Wherever a line of the data contains "ready", copy that line.

Collected data entries
== Segment start ==
From an optimization exercise on the open Yosys and OpenROAD flow, aimed at small area, a short achievable clock period and few clock cycles per item; shortcuts taken in it are not production practice.
No functional check of the RTL was part of this run.

## flow/design.v

```verilog
module card_step (
    input  wire         clk,
    input  wire         rst,           
    input  wire         start,
    output wire         ready,
    output reg          done,
    input  wire [23:0]  active,
    input  wire [383:0] iavg,          
    input  wire [3:0]   shift,
    input  wire [7:0]   lim,
    input  wire [23:0]  clr,           
    output wire [215:0] trim,          
    output reg  [23:0]  at_lim
);
    localparam integer K  = 6;                   
    localparam integer G  = 24 / K;              
    reg st_idle, st_p1, st_d1a, st_d1b, st_p2, st_d2, st_p3;
    reg [4:0] g;                       
    reg signed [8:0]  tr [0:23];
    reg signed [15:0] ir [0:K-1];      
    reg [K-1:0]       ar;              
    reg [3:0]         sh_r;
    reg [7:0]         lim_r;
    reg signed [20:0] acc;             
    reg [4:0]         n_r;
    reg [4:0]         drem;
    reg [15:0]        dq;
    reg signed [15:0] m_r;
    reg signed [9:0]  mean_r;
    assign ready = st_idle;
    genvar gc;
    generate
        for (gc = 0; gc < 24; gc = gc + 1) begin : g_out
            assign trim[9*gc +: 9] = tr[gc];
        end
    endgenerate
    wire in_pass = st_p1 | st_p2 | st_p3;
    wire last_g  = (g == G - 1);
    wire [4:0] sel = (in_pass && !last_g) ? g + 5'd1 : 5'd0;
    reg signed [4:0]  dl   [0:K-1];    
    reg signed [8:0]  nv   [0:K-1];    
    reg [K-1:0]       lflag;           
    integer j, k, kl, jj;
    reg signed [16:0] u;
    reg [19:0]        uu;
    reg [10:0]        y3;
    reg [6:0]         y2;
    reg [4:0]         y1;
    reg [3:0]         w;
    reg [18:0]        e;
    reg signed [10:0] a, x;
    always @(*) begin
        for (jj = 0; jj < K; jj = jj + 1) begin
            u  = m_r - ir[jj];
            uu = {{3{u[16]}}, u};
            y3 = sh_r[3] ? uu[18:8] : uu[10:0];
            y2 = sh_r[2] ? y3[10:4] : y3[6:0];
            y1 = sh_r[1] ? y2[6:2]  : y2[4:0];
            w  = sh_r[0] ? y1[4:1]  : y1[3:0];
            e[18] = 1'b1;
            e[17] = 1'b1;
            e[16] = 1'b1;
            for (kl = 15; kl >= 0; kl = kl - 1)
                e[kl] = e[kl+1] & (u[kl] == u[16]);
            if (e[sh_r + 5'd3])
                dl[jj] = {w[3], w};
            else
                dl[jj] = u[16] ? -5'sd8 : 5'sd8;
            a = tr[jj*G] - mean_r;
            x = a + dl[jj];
            if (x >= $signed({3'b000, lim_r})) begin
                nv[jj]    = {1'b0, lim_r};
                lflag[jj] = 1'b1;
            end else if (x <= -$signed({3'b000, lim_r})) begin
                nv[jj]    = -$signed({1'b0, lim_r});
                lflag[jj] = 1'b1;
            end else begin
                nv[jj]    = x[8:0];
                lflag[jj] = 1'b0;
            end
        end
    end
    reg signed [20:0] lsum;
    reg [4:0]         lcnt;
    integer jl;
    always @(*) begin
        lsum = 21'sd0;
        lcnt = 5'd0;
        for (jl = 0; jl < K; jl = jl + 1) begin
            lcnt = lcnt + {4'd0, ar[jl]};
            lsum = lsum + (ar[jl] ? (st_p1 ? ir[jl] : 16'sd0 + tr[jl*G]) : 16'sd0)
                        + ((ar[jl] & ~st_p1) ? dl[jl] : 5'sd0);
        end
    end
    wire signed [20:0] acc_next = (g == 5'd0 ? 21'sd0 : acc) + lsum;
    wire [4:0] n_h  = {1'b0, n_r[4:1]};
    wire [5:0] n_2  = {n_r, 1'b0};
    wire [6:0] n_3  = {1'b0, n_2} + {2'b00, n_r};
    wire [4:0] off  = acc[20] ? n_r - 5'd1 - n_h : n_h;
    wire signed [20:0] xd = acc + $signed({16'd0, off});
    function automatic [6:0] rstep(input [4:0] rem, input [1:0] b, input [4:0] n1,
                                   input [5:0] n2, input [6:0] n3);
        reg [6:0] wv;
        reg [7:0] s1, s2, s3;
        begin
            wv = {rem, b};
            s1 = {1'b0, wv} - {3'b000, n1};
            s2 = {1'b0, wv} - {2'b00, n2};
            s3 = {1'b0, wv} - {1'b0, n3};
            if (!s3[7])
                rstep = {2'd3, s3[4:0]};
            else if (!s2[7])
                rstep = {2'd2, s2[4:0]};
            else if (!s1[7])
                rstep = {2'd1, s1[4:0]};
            else
                rstep = {2'd0, wv[4:0]};
        end
    endfunction
    reg [4:0] ra;
    reg [7:0] qa;
    reg [6:0] sa;
    integer ka;
    always @(*) begin
        qa = 8'd0;
        ra = xd[20:16] + (xd[20] ? n_r : 5'd0);
        for (ka = 0; ka < 4; ka = ka + 1) begin
            sa = rstep(ra, xd[15-2*ka -: 2], n_r, n_2, n_3);
            qa = {qa[5:0], sa[6:5]};
            ra = sa[4:0];
        end
    end
    reg [4:0] rb;
    reg [7:0] qb;
    reg [6:0] sb;
    integer kb;
    always @(*) begin
        qb = 8'd0;
        rb = drem;
        for (kb = 0; kb < 4; kb = kb + 1) begin
            sb = rstep(rb, dq[7-2*kb -: 2], n_r, n_2, n_3);
            qb = {qb[5:0], sb[6:5]};
            rb = sb[4:0];
        end
    end
    reg [4:0] rc;
    reg [9:0] qc;
    reg [6:0] sc;
    integer kc;
    always @(*) begin
        qc = 10'd0;
        rc = xd[14:10] + (xd[20] ? n_r : 5'd0);
        for (kc = 0; kc < 5; kc = kc + 1) begin
            sc = rstep(rc, xd[9-2*kc -: 2], n_r, n_2, n_3);
            qc = {qc[7:0], sc[6:5]};
            rc = sc[4:0];
        end
    end
    always @(posedge clk) begin
        for (j = 0; j < K; j = j + 1) begin
            ir[j] <= $signed(iavg[16*(j*G + sel) +: 16]);
            ar[j] <= active[j*G + sel];
        end
        if (st_idle) begin
            sh_r  <= shift;
            lim_r <= lim;
        end
        if (st_p1 | st_p2)
            acc <= acc_next;
        if (st_p1)
            n_r <= (g == 5'd0 ? 5'd0 : n_r) + lcnt;
        if (st_d1a) begin
            drem <= ra;
            dq   <= {qa, xd[7:0]};
        end
        if (st_d1b)
            m_r <= {dq[15:8], qb};
        if (st_d2)
            mean_r <= qc;
        if (rst) begin
            st_idle <= 1'b1;
            st_p1   <= 1'b0;
            st_d1a  <= 1'b0;
            st_d1b  <= 1'b0;
            st_p2   <= 1'b0;
            st_d2   <= 1'b0;
            st_p3   <= 1'b0;
            done    <= 1'b0;
            g       <= 5'd0;
            at_lim  <= 24'd0;
            for (k = 0; k < 24; k = k + 1)
                tr[k] <= 9'sd0;
        end else begin
            done <= 1'b0;
            g    <= (in_pass && !last_g) ? g + 5'd1 : 5'd0;
            if (st_idle) begin
                if (start) begin
                    st_idle <= 1'b0;
                    st_p1   <= 1'b1;
                end else
                    for (k = 0; k < 24; k = k + 1)
                        if (clr[k])
                            tr[k] <= 9'sd0;
            end
            if (st_p1 && last_g) begin
                st_p1  <= 1'b0;
                st_d1a <= 1'b1;
            end
            if (st_d1a) begin
                st_d1a <= 1'b0;
                if (n_r < 5'd2) begin
                    at_lim  <= 24'd0;
                    done    <= 1'b1;
                    st_idle <= 1'b1;
                end else
                    st_d1b <= 1'b1;
            end
            if (st_d1b) begin
                st_d1b <= 1'b0;
                st_p2  <= 1'b1;
            end
            if (st_p2 && last_g) begin
                st_p2 <= 1'b0;
                st_d2 <= 1'b1;
            end
            if (st_d2) begin
                st_d2 <= 1'b0;
                st_p3 <= 1'b1;
            end
            if (st_p2 | st_p3) begin
                for (k = 0; k < 24; k = k + 1)
                    if (k % G != G - 1)
                        tr[k] <= tr[k + 1];
                for (j = 0; j < K; j = j + 1)
                    tr[j*G + G - 1] <= (st_p3 && ar[j]) ? nv[j] : tr[j*G];
            end
            if (st_p3) begin
                for (j = 0; j < K; j = j + 1) begin
                    for (k = 0; k < G - 1; k = k + 1)
                        at_lim[j*G + k] <= at_lim[j*G + k + 1];
                    at_lim[j*G + G - 1] <= ar[j] & lflag[j];
                end
                if (last_g) begin
                    st_p3   <= 1'b0;
                    st_idle <= 1'b1;
                    done    <= 1'b1;
                end
            end
        end
    end
endmodule
```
== Segment end ==
Completed task
    output wire         ready,
    assign ready = st_idle;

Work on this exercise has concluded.